The Peak Design Travel Backpack has an internal capacity of 45L, which is 15L more than Peak’s previous Everyday Backpack 30L. Peak said that this bag will still work as a carry-on for most airlines, even when full, which also makes it perfect for business trips.
When it comes to accessing the internals, there are a few ways to do this, but only one I’d really recommend. Every time I get into the Travel Backpack, it’s through the back of the bag. This is the easiest method, and the best, in this writer’s opinion. You can access it from either side, or even the front, but both of those will be a bit more convoluted than using the rear hatch.
Speaking of the sides, on each you’ll find a pocket that can hold a tripod, water bottle, or anything you try to stuff in there. Each side also has a carrying handle should you want to transport the bag that way, instead of carrying like a regular backpack.
On the rear, there are a few nifty things tucked away. You can hide the straps behind magnetic flaps, turning the backpack into more of a duffle-style bag, or in those flaps there are even body straps to wrap around your waist, alleviating some of the strain a heavy backpack can normally cause.
You’ll find many hidden compartments around the bag like this. On the front of the Travel Backpack, there is a large zipper compartment, which I found great for transporting books, larger chargers that I couldn’t fit into the tech pouch, and other odds and ends. There are multiple smaller zippered compartments up here as well, keeping you organized. Also, you can choose to unzip the front completely and gain internal access to the Travel Backpack, which could be useful on an airplane or train when it’s not easy to flip the entire back around to access the back.
Inside of the bag, there are multiple tie-down points where you can secure the different pouches so they don’t shift in transit. If you plan to access the Travel Backpack from the rear and rear only and want the cubes to stay put, this is an awesome feature. You can be sure that nothing will shift during flight, and everything will make the trip just as safe as you do.
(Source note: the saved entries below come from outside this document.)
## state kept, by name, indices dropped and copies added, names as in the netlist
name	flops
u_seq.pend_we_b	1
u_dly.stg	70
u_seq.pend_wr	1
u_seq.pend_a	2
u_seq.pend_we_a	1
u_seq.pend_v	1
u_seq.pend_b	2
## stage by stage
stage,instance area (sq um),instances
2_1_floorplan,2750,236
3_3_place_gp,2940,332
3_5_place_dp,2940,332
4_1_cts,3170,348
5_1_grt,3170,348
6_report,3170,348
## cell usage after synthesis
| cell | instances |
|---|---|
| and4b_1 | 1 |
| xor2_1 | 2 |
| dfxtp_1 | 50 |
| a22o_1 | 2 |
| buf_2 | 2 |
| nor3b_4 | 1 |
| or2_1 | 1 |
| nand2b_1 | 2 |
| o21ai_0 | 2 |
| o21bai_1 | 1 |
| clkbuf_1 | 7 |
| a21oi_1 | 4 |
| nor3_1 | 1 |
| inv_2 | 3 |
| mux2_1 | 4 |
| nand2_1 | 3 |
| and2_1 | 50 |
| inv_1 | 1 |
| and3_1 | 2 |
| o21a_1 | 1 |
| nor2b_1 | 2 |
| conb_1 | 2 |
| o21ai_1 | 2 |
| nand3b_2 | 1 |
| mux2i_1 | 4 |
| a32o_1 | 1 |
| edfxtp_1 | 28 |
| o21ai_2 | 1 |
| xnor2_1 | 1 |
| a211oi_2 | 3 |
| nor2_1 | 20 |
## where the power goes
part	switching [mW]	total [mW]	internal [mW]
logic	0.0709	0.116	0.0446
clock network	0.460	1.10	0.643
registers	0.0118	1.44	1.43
`src/rtl/pred_regfile.sv`:
```
module pred_regfile #(
  parameter int NUM_PREDS = 64,
  parameter int NUM_RD    = 3
) (
  input  logic                                  clk,
  input  logic                                  rst_n,
  input  logic                                  cmp_en,
  input  logic [$clog2(NUM_PREDS)-1:0]          cmp_dst_t,
  input  logic [$clog2(NUM_PREDS)-1:0]          cmp_dst_f,
  input  logic                                  cmp_res,
  input  logic [NUM_RD*$clog2(NUM_PREDS)-1:0]   rd_sel,
  input  logic [NUM_RD-1:0]                     op_valid,
  output logic [NUM_RD-1:0]                     guard,
  output logic [NUM_RD-1:0]                     op_fire,
  output logic                                  cmp_clash
);
  localparam int IW = $clog2(NUM_PREDS);

  logic [NUM_PREDS-1:0] pr_q;
  logic                 wr_ok;

  assign wr_ok = cmp_en && (cmp_dst_t != cmp_dst_f);
  assign pr_q[0] = 1'b1;

  for (genvar g = 1; g < NUM_PREDS; g++) begin : g_flag
    logic hit_t, hit_f;
    assign hit_t = wr_ok && (cmp_dst_t == IW'(g));
    assign hit_f = wr_ok && (cmp_dst_f == IW'(g));
    always_ff @(posedge clk) begin
      if (!rst_n)     pr_q[g] <= 1'b0;
      else if (hit_t) pr_q[g] <= cmp_res;
      else if (hit_f) pr_q[g] <= ~cmp_res;
    end
  end

  for (genvar i = 0; i < NUM_RD; i++) begin : g_lane
    logic [IW-1:0] idx;
    assign idx = rd_sel[i*IW +: IW];
    always_comb begin
      guard[i] = pr_q[idx];
      if (wr_ok && idx != '0) begin
        if (idx == cmp_dst_t)      guard[i] = cmp_res;
        else if (idx == cmp_dst_f) guard[i] = ~cmp_res;
      end
    end
    assign op_fire[i] = op_valid[i] & guard[i];
  end

  always_ff @(posedge clk) begin
    if (!rst_n) cmp_clash <= 1'b0;
    else        cmp_clash <= cmp_en && (cmp_dst_t == cmp_dst_f);
  end
endmodule

```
One last mention of storage on this bag. You’ll be able to store a full-sized 15-inch laptop as well as a tablet, ensuring that you can easily carry everything needed when traveling. I kept my Razer Blade Stealth in the laptop compartment and had more than enough room to fit at least one more laptop, and a tablet should I need to.
This bag really checks 99% of my wants or desires when looking for a weekend bag that caters to techy people. It has plenty of room to store everything, looks great, and makes things easy to stay organized. The only downside, design-wise, that I could find was the amount of padding on the straps. It’s more than the Everyday Backpack 30L, which is great because that bag gave my shoulders bruises like you wouldn’t believe during CES 2018, but it’s not quite where I’d want it to be.
The only other downside is the price. Most people have a hard time spending $250 on a backpack, let alone $400, or even $600. Compared to some high-end carry-on luggage, the Peak Design Travel Backpack isn’t outrageously priced. When you compare it to other camera bags or backpacks, however, it does find itself near the top of the pricing category. Peak wanted to offer a dual-purpose bag here, one that would be an awesome carry-on bag for flights, and also one that can hold all of your tech without problems.
If you plan to get the Travel Backpack, now’s your chance as the company’s Kickstarter ends on September 20th, so enjoy the savings while you can. Peak Design already has many bags in production and has told me that delivery in time for the holidays is just about guaranteed.